## WORK INSTRUCTION
Among these entries, how many lines contain "enum"? Say the number and nothing else.
START RECORD EXTRACTS
**config.mk**
```make
export PLATFORM = sky130hd
export DESIGN_NAME = rational_arith_reduce
export DESIGN_NICKNAME = d
export VERILOG_FILES = /design/src/rtl/core/rar_pkg.sv /design/src/rtl/core/rar_mul.sv /design/src/rtl/core/rar_gcd.sv /design/src/rtl/core/rar_div.sv /design/src/rtl/core/rational_arith_reduce.sv
export VERILOG_INCLUDE_DIRS = /design/src /design/src/rtl/core
export SDC_FILE = /design/constraint.sdc
export NUM_CORES = 2
export LEC_CHECK = 0
export BUFFER_PORTS_ARGS = -buffer_cell sky130_fd_sc_hd__buf_2
export CAP_MARGIN = 20
export CORE_MARGIN = 2
export CORE_UTILIZATION = 45
export DETAILED_ROUTE_END_ITERATION = 7
export PLACE_DENSITY = 0.69
export SYNTH_ARGS = -nofsm -noshare
export SYNTH_HDL_FRONTEND = slang
export SYNTH_SLANG_ARGS = --single-unit
```
**constraint.sdc**
```tcl
create_clock -name clock -period 8.1 [get_ports clock]
set_input_delay 1.62 -clock clock [delete_from_list [all_inputs] [get_ports clock]]
set_output_delay 1.62 -clock clock [all_outputs]
set_load 0.005 [all_outputs]
```
**src/rtl/core/rational_arith_reduce_defines.svh**
```systemverilog
// Assertion macros for the rational reduce RTL.
`ifndef RATIONAL_ARITH_REDUCE_DEFINES_SVH
`define RATIONAL_ARITH_REDUCE_DEFINES_SVH

`ifndef ASSERT_OFF

`define RAR_ASSERT_IMPLIES(label, clk, rst, ante, cons) \
   label: assert property (@(posedge clk) disable iff (rst) (ante) |-> (cons)) \
      else $error("rational_arith_reduce: same-cycle check failed");

`define RAR_ASSERT_NEXT(label, clk, rst, ante, cons) \
   label: assert property (@(posedge clk) disable iff (rst) (ante) |=> (cons)) \
      else $error("rational_arith_reduce: next-cycle check failed");

`else

`define RAR_ASSERT_IMPLIES(label, clk, rst, ante, cons)

`define RAR_ASSERT_NEXT(label, clk, rst, ante, cons)

`endif

`endif

```
**src/rtl/core/rar_pkg.sv**
```systemverilog
`default_nettype none

package rar_pkg;

   localparam int OPERAND_W = 16;
   localparam int DEN_W     = OPERAND_W - 1;
   localparam int PROD_W    = 2 * OPERAND_W;
   localparam int MAG_W     = 2 * OPERAND_W - 1;
   localparam int RES_NUM_W = 32;
   localparam int RES_DEN_W = 31;
   localparam int MUL_CNT_W = $clog2(OPERAND_W + 1);
   localparam int DIV_CNT_W = $clog2(MAG_W + 1);
   localparam int SHIFT_W   = $clog2(MAG_W);

   typedef logic [OPERAND_W-1:0] operand_type;
   typedef logic [DEN_W-1:0]     den_type;
   typedef logic [PROD_W-1:0]    prod_type;
   typedef logic [MAG_W-1:0]     mag_type;
   typedef logic [RES_NUM_W-1:0] res_num_type;
   typedef logic [RES_DEN_W-1:0] res_den_type;
   typedef logic [MUL_CNT_W-1:0] mul_cnt_type;
   typedef logic [DIV_CNT_W-1:0] div_cnt_type;
   typedef logic [SHIFT_W-1:0]   shift_type;

   typedef enum logic [1:0] {
      CMD_ADD = 2'd0,
      CMD_SUB = 2'd1,
      CMD_MUL = 2'd2,
      CMD_DIV = 2'd3
   } cmd_type;

   typedef enum logic [2:0] {
      ST_IDLE,
      ST_MUL,
      ST_COMB,
      ST_GCD,
      ST_DIV,
      ST_OUT
   } state_type;

endpackage

`default_nettype wire

```
**src/rtl/core/rar_mul.sv**
```systemverilog
`default_nettype none

module rar_mul (
   input  wire                   clock,
   input  wire                   reset,
   input  wire                   start,
   input  wire rar_pkg::operand_type mcand,
   input  wire rar_pkg::operand_type mplier,
   output logic                  done,
   output rar_pkg::prod_type     product
);

   logic                      busy_ff, busy_in;
   rar_pkg::mul_cnt_type      cnt_ff, cnt_in;
   rar_pkg::operand_type      mcand_ff, mcand_in;
   logic [rar_pkg::PROD_W:0]  acc_ff, acc_in;
   logic [rar_pkg::OPERAND_W:0] hi_sum;

   assign hi_sum = acc_ff[rar_pkg::PROD_W:rar_pkg::OPERAND_W]
                 + {1'b0, (acc_ff[0] ? mcand_ff : '0)};

   always_comb begin
      busy_in  = busy_ff;
      cnt_in   = cnt_ff;
      mcand_in = mcand_ff;
      acc_in   = acc_ff;
      if (start) begin
         busy_in  = 1'b1;
         cnt_in   = '0;
         mcand_in = mcand;
         acc_in   = {{(rar_pkg::OPERAND_W + 1){1'b0}}, mplier};
      end else if (busy_ff) begin
         // add and shift one multiplier bit
         acc_in = {1'b0, hi_sum, acc_ff[rar_pkg::OPERAND_W-1:1]};
         cnt_in = cnt_ff + rar_pkg::mul_cnt_type'(1);
         if (cnt_ff == rar_pkg::mul_cnt_type'(rar_pkg::OPERAND_W - 1)) begin
            busy_in = 1'b0;
         end
      end
   end

   always_ff @(posedge clock) begin
      if (reset) begin
         busy_ff <= 1'b0;
         cnt_ff  <= '0;
      end else begin
         busy_ff <= busy_in;
         cnt_ff  <= cnt_in;
      end
   end

   always_ff @(posedge clock) begin
      mcand_ff <= mcand_in;
      acc_ff   <= acc_in;
   end

   assign done    = !busy_ff;
   assign product = acc_ff[rar_pkg::PROD_W-1:0];

endmodule

`default_nettype wire

```
**src/rtl/core/rar_gcd.sv**
```systemverilog
`default_nettype none

module rar_gcd (
   input  wire                  clock,
   input  wire                  reset,
   input  wire                  start,
   input  wire rar_pkg::mag_type x_init,
   input  wire rar_pkg::mag_type y_init,
   output logic                 done,
   output rar_pkg::mag_type     g
);

   logic                busy_ff, busy_in;
   logic                phase_ff, phase_in;
   rar_pkg::mag_type    x_ff, x_in;
   rar_pkg::mag_type    y_ff, y_in;
   rar_pkg::shift_type  k_ff, k_in;

   always_comb begin
      busy_in  = busy_ff;
      phase_in = phase_ff;
      x_in     = x_ff;
      y_in     = y_ff;
      k_in     = k_ff;
      if (start) begin
         busy_in  = 1'b1;
         phase_in = 1'b0;
         x_in     = x_init;
         y_in     = y_init;
         k_in     = '0;
      end else if (busy_ff && !phase_ff) begin
         if (x_ff == y_ff) begin
            phase_in = 1'b1;
         end else if (!x_ff[0] && !y_ff[0]) begin
            x_in = x_ff >> 1;
            y_in = y_ff >> 1;
            k_in = k_ff + rar_pkg::shift_type'(1);
         end else if (!x_ff[0]) begin
            x_in = x_ff >> 1;
         end else if (!y_ff[0]) begin
            y_in = y_ff >> 1;
         end else if (x_ff > y_ff) begin
            x_in = x_ff - y_ff;
         end else begin
            y_in = y_ff - x_ff;
         end
      end else if (busy_ff) begin
         // restore common factors of two
         if (k_ff == '0) begin
            busy_in = 1'b0;
         end else begin
            x_in = x_ff << 1;
            k_in = k_ff - rar_pkg::shift_type'(1);
         end
      end
   end

   always_ff @(posedge clock) begin
      if (reset) begin
         busy_ff  <= 1'b0;
         phase_ff <= 1'b0;
         k_ff     <= '0;
      end else begin
         busy_ff  <= busy_in;
         phase_ff <= phase_in;
         k_ff     <= k_in;
      end
   end

   always_ff @(posedge clock) begin
      x_ff <= x_in;
      y_ff <= y_in;
   end

   assign done = !busy_ff;
   assign g    = x_ff;

endmodule

`default_nettype wire

```
**src/rtl/core/rar_div.sv**
```systemverilog
`default_nettype none

module rar_div (
   input  wire                  clock,
   input  wire                  reset,
   input  wire                  start,
   input  wire rar_pkg::mag_type dividend,
   input  wire rar_pkg::mag_type divisor,
   output logic                 done,
   output rar_pkg::mag_type     quotient
);

   logic                     busy_ff, busy_in;
   rar_pkg::div_cnt_type     cnt_ff, cnt_in;
   rar_pkg::mag_type         rem_ff, rem_in;
   rar_pkg::mag_type         quo_ff, quo_in;
   rar_pkg::mag_type         dvs_ff, dvs_in;
   logic [rar_pkg::MAG_W:0]  trial;
   logic [rar_pkg::MAG_W:0]  diff;

   assign trial = {rem_ff, quo_ff[rar_pkg::MAG_W-1]};
   assign diff  = trial - {1'b0, dvs_ff};

   always_comb begin
      busy_in = busy_ff;
      cnt_in  = cnt_ff;
      rem_in  = rem_ff;
      quo_in  = quo_ff;
      dvs_in  = dvs_ff;
      if (start) begin
         busy_in = 1'b1;
         cnt_in  = '0;
         rem_in  = '0;
         quo_in  = dividend;
         dvs_in  = divisor;
      end else if (busy_ff) begin
         // one quotient bit per cycle, restoring
         if (!diff[rar_pkg::MAG_W]) begin
            rem_in = diff[rar_pkg::MAG_W-1:0];
            quo_in = {quo_ff[rar_pkg::MAG_W-2:0], 1'b1};
         end else begin
            rem_in = trial[rar_pkg::MAG_W-1:0];
            quo_in = {quo_ff[rar_pkg::MAG_W-2:0], 1'b0};
         end
         cnt_in = cnt_ff + rar_pkg::div_cnt_type'(1);
         if (cnt_ff == rar_pkg::div_cnt_type'(rar_pkg::MAG_W - 1)) begin
            busy_in = 1'b0;
         end
      end
   end

   always_ff @(posedge clock) begin
      if (reset) begin
         busy_ff <= 1'b0;
         cnt_ff  <= '0;
      end else begin
         busy_ff <= busy_in;
         cnt_ff  <= cnt_in;
      end
   end

   always_ff @(posedge clock) begin
      rem_ff <= rem_in;
      quo_ff <= quo_in;
      dvs_ff <= dvs_in;
   end

   assign done     = !busy_ff;
   assign quotient = quo_ff;

endmodule

`default_nettype wire

```
**src/rtl/core/rational_arith_reduce.sv**
```systemverilog
// Each request runs serial multiplies, then a binary gcd and a division of the
// numerator and denominator by the gcd; a zero or divide-by-zero result skips the
// gcd and the division, and a gcd of one skips the division. The block takes one
// word at a time: the next request is taken the cycle after the response enters
// the output register, and a response not taken holds the block. Reset is
// synchronous and clears control state only.
`default_nettype none

`include "rational_arith_reduce_defines.svh"

module rational_arith_reduce (
   input  wire                      clock,
   input  wire                      reset,
   input  wire                      req_valid,
   output logic                     req_ready,
   input  wire [1:0]                req_command,
   input  wire rar_pkg::operand_type req_a_num,
   input  wire rar_pkg::den_type    req_a_den,
   input  wire rar_pkg::operand_type req_b_num,
   input  wire rar_pkg::den_type    req_b_den,
   output logic                     rsp_valid,
   input  wire                      rsp_ready,
   output rar_pkg::res_num_type     rsp_res_num,
   output rar_pkg::res_den_type     rsp_res_den,
   output logic                     rsp_reduced,
   output logic                     rsp_div_zero
);

   rar_pkg::state_type    state_ff, state_in;
   rar_pkg::cmd_type      cmd_ff;
   logic                  neg1_ff, neg2_ff;

   logic                  mul_start, gcd_start, div_start, rsp_load;
   logic                  mul_a_done, mul_b_done, mul_c_done;
   rar_pkg::prod_type     prod_a, prod_b, prod_c;
   logic                  gcd_done, div_n_done, div_d_done;
   rar_pkg::mag_type      gcd_g, quo_n, quo_d;

   rar_pkg::operand_type  abs1, abs2, d1, d2;
   rar_pkg::operand_type  mul_a_y, mul_c_y;
   logic                  is_addsub, sign_b;
   rar_pkg::mag_type      mag_c, den_c;
   logic                  neg_c, num_zero, den_zero;

   rar_pkg::mag_type      mag_ff, den_ff;
   logic                  neg_ff, red_ff, dz_ff;
   rar_pkg::mag_type      res_mag, res_dm;

   logic                  rsp_valid_ff;
   rar_pkg::res_num_type  rsp_res_num_ff;
   rar_pkg::res_den_type  rsp_res_den_ff;
   logic                  rsp_reduced_ff, rsp_div_zero_ff;

   // operand preparation on the request word
   assign abs1 = req_a_num[rar_pkg::OPERAND_W-1] ? (~req_a_num + rar_pkg::operand_type'(1))
                                                 : req_a_num;
   assign abs2 = req_b_num[rar_pkg::OPERAND_W-1] ? (~req_b_num + rar_pkg::operand_type'(1))
                                                 : req_b_num;
   assign d1 = (req_a_num == '0) ? rar_pkg::operand_type'(1) : {1'b0, req_a_den};
   assign d2 = (req_b_num == '0) ? rar_pkg::operand_type'(1) : {1'b0, req_b_den};
   assign mul_a_y = (rar_pkg::cmd_type'(req_command) == rar_pkg::CMD_MUL) ? abs2 : d2;
   assign mul_c_y = (rar_pkg::cmd_type'(req_command) == rar_pkg::CMD_DIV) ? abs2 : d2;

   rar_mul u_mul_a (
      .clock   (clock),
      .reset   (reset),
      .start   (mul_start),
      .mcand   (abs1),
      .mplier  (mul_a_y),
      .done    (mul_a_done),
      .product (prod_a)
   );

   rar_mul u_mul_b (
      .clock   (clock),
      .reset   (reset),
      .start   (mul_start),
      .mcand   (abs2),
      .mplier  (d1),
      .done    (mul_b_done),
      .product (prod_b)
   );

   rar_mul u_mul_c (
      .clock   (clock),
      .reset   (reset),
      .start   (mul_start),
      .mcand   (d1),
      .mplier  (mul_c_y),
      .done    (mul_c_done),
      .product (prod_c)
   );

   // combine the cross products into sign and magnitude
   assign is_addsub = (cmd_ff == rar_pkg::CMD_ADD) || (cmd_ff == rar_pkg::CMD_SUB);
   assign sign_b    = neg2_ff ^ (cmd_ff == rar_pkg::CMD_SUB);

   always_comb begin
      if (!is_addsub) begin
         mag_c = rar_pkg::mag_type'(prod_a);
         neg_c = neg1_ff ^ neg2_ff;
      end else if (neg1_ff == sign_b) begin
         mag_c = rar_pkg::mag_type'(prod_a + prod_b);
         neg_c = neg1_ff;
      end else if (prod_a >= prod_b) begin
         mag_c = rar_pkg::mag_type'(prod_a - prod_b);
         neg_c = neg1_ff;
      end else begin
         mag_c = rar_pkg::mag_type'(prod_b - prod_a);
         neg_c = sign_b;
      end
   end

   assign den_c    = rar_pkg::mag_type'(prod_c);
   assign num_zero = (mag_c == '0);
   assign den_zero = (prod_c == '0);

   rar_gcd u_gcd (
      .clock  (clock),
      .reset  (reset),
      .start  (gcd_start),
      .x_init (mag_c),
      .y_init (den_c),
      .done   (gcd_done),
      .g      (gcd_g)
   );

   rar_div u_div_num (
      .clock    (clock),
      .reset    (reset),
      .start    (div_start),
      .dividend (mag_ff),
      .divisor  (gcd_g),
      .done     (div_n_done),
      .quotient (quo_n)
   );

   rar_div u_div_den (
      .clock    (clock),
      .reset    (reset),
      .start    (div_start),
      .dividend (den_ff),
      .divisor  (gcd_g),
      .done     (div_d_done),
      .quotient (quo_d)
   );

   always_comb begin
      state_in = state_ff;
      case (state_ff)
         rar_pkg::ST_IDLE: begin
            if (req_valid) begin
               state_in = rar_pkg::ST_MUL;
            end
         end
         rar_pkg::ST_MUL: begin
            if (mul_a_done && mul_b_done && mul_c_done) begin
               state_in = rar_pkg::ST_COMB;
            end
         end
         rar_pkg::ST_COMB: begin
            if (den_zero || num_zero) begin
               state_in = rar_pkg::ST_OUT;
            end else begin
               state_in = rar_pkg::ST_GCD;
            end
         end
         rar_pkg::ST_GCD: begin
            if (gcd_done) begin
               if (gcd_g > rar_pkg::mag_type'(1)) begin
                  state_in = rar_pkg::ST_DIV;
               end else begin
                  state_in = rar_pkg::ST_OUT;
               end
            end
         end
         rar_pkg::ST_DIV: begin
            if (div_n_done && div_d_done) begin
               state_in = rar_pkg::ST_OUT;
            end
         end
         rar_pkg::ST_OUT: begin
            if (!rsp_valid_ff || rsp_ready) begin
               state_in = rar_pkg::ST_IDLE;
            end
         end
         default: begin
            state_in = rar_pkg::ST_IDLE;
         end
      endcase
   end

   always_comb begin
      req_ready = 1'b0;
      mul_start = 1'b0;
      gcd_start = 1'b0;
      div_start = 1'b0;
      rsp_load  = 1'b0;
      case (state_ff)
         rar_pkg::ST_IDLE: begin
            req_ready = 1'b1;
            mul_start = req_valid;
         end
         rar_pkg::ST_COMB: begin
            gcd_start = !den_zero && !num_zero;
         end
         rar_pkg::ST_GCD: begin
            div_start = gcd_done && (gcd_g > rar_pkg::mag_type'(1));
         end
         rar_pkg::ST_OUT: begin
            rsp_load = !rsp_valid_ff || rsp_ready;
         end
         default: begin
            req_ready = 1'b0;
         end
      endcase
   end

   always_ff @(posedge clock) begin
      if (reset) begin
         state_ff     <= rar_pkg::ST_IDLE;
         rsp_valid_ff <= 1'b0;
      end else begin
         state_ff <= state_in;
         if (rsp_load) begin
            rsp_valid_ff <= 1'b1;
         end else if (rsp_ready) begin
            rsp_valid_ff <= 1'b0;
         end
      end
   end

   assign res_mag = red_ff ? quo_n : mag_ff;
   assign res_dm  = red_ff ? quo_d : den_ff;

   always_ff @(posedge clock) begin
      if (mul_start) begin
         cmd_ff  <= rar_pkg::cmd_type'(req_command);
         neg1_ff <= req_a_num[rar_pkg::OPERAND_W-1];
         neg2_ff <= req_b_num[rar_pkg::OPERAND_W-1];
      end
      if (state_ff == rar_pkg::ST_COMB) begin
         dz_ff  <= den_zero;
         red_ff <= 1'b0;
         if (den_zero || num_zero) begin
            mag_ff <= '0;
            den_ff <= rar_pkg::mag_type'(1);
            neg_ff <= 1'b0;
         end else begin
            mag_ff <= mag_c;
            den_ff <= den_c;
            neg_ff <= neg_c;
         end
      end
      if (div_start) begin
         red_ff <= 1'b1;
      end
      if (rsp_load) begin
         rsp_res_num_ff  <= neg_ff ? (rar_pkg::res_num_type'(0)
                                      - rar_pkg::res_num_type'(res_mag))
                                   : rar_pkg::res_num_type'(res_mag);
         rsp_res_den_ff  <= rar_pkg::res_den_type'(res_dm);
         rsp_reduced_ff  <= red_ff;
         rsp_div_zero_ff <= dz_ff;
      end
   end

   assign rsp_valid    = rsp_valid_ff;
   assign rsp_res_num  = rsp_res_num_ff;
   assign rsp_res_den  = rsp_res_den_ff;
   assign rsp_reduced  = rsp_reduced_ff;
   assign rsp_div_zero = rsp_div_zero_ff;

   `RAR_ASSERT_IMPLIES(a_div_zero_result, clock, reset,
      rsp_valid_ff && rsp_div_zero_ff,
      rsp_res_num_ff == '0 && rsp_res_den_ff == rar_pkg::res_den_type'(1) && !rsp_reduced_ff)
   `RAR_ASSERT_NEXT(a_accept_starts_mul, clock, reset,
      req_valid && req_ready, state_ff == rar_pkg::ST_MUL)
   `RAR_ASSERT_IMPLIES(a_reduced_nonzero, clock, reset,
      rsp_valid_ff && rsp_reduced_ff, !rsp_div_zero_ff && rsp_res_num_ff != '0)
   `RAR_ASSERT_NEXT(a_out_holds, clock, reset,
      state_ff == rar_pkg::ST_OUT && rsp_valid_ff && !rsp_ready, state_ff == rar_pkg::ST_OUT)

endmodule

`default_nettype wire

```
END RECORD EXTRACTS
## RESULT BELOW
2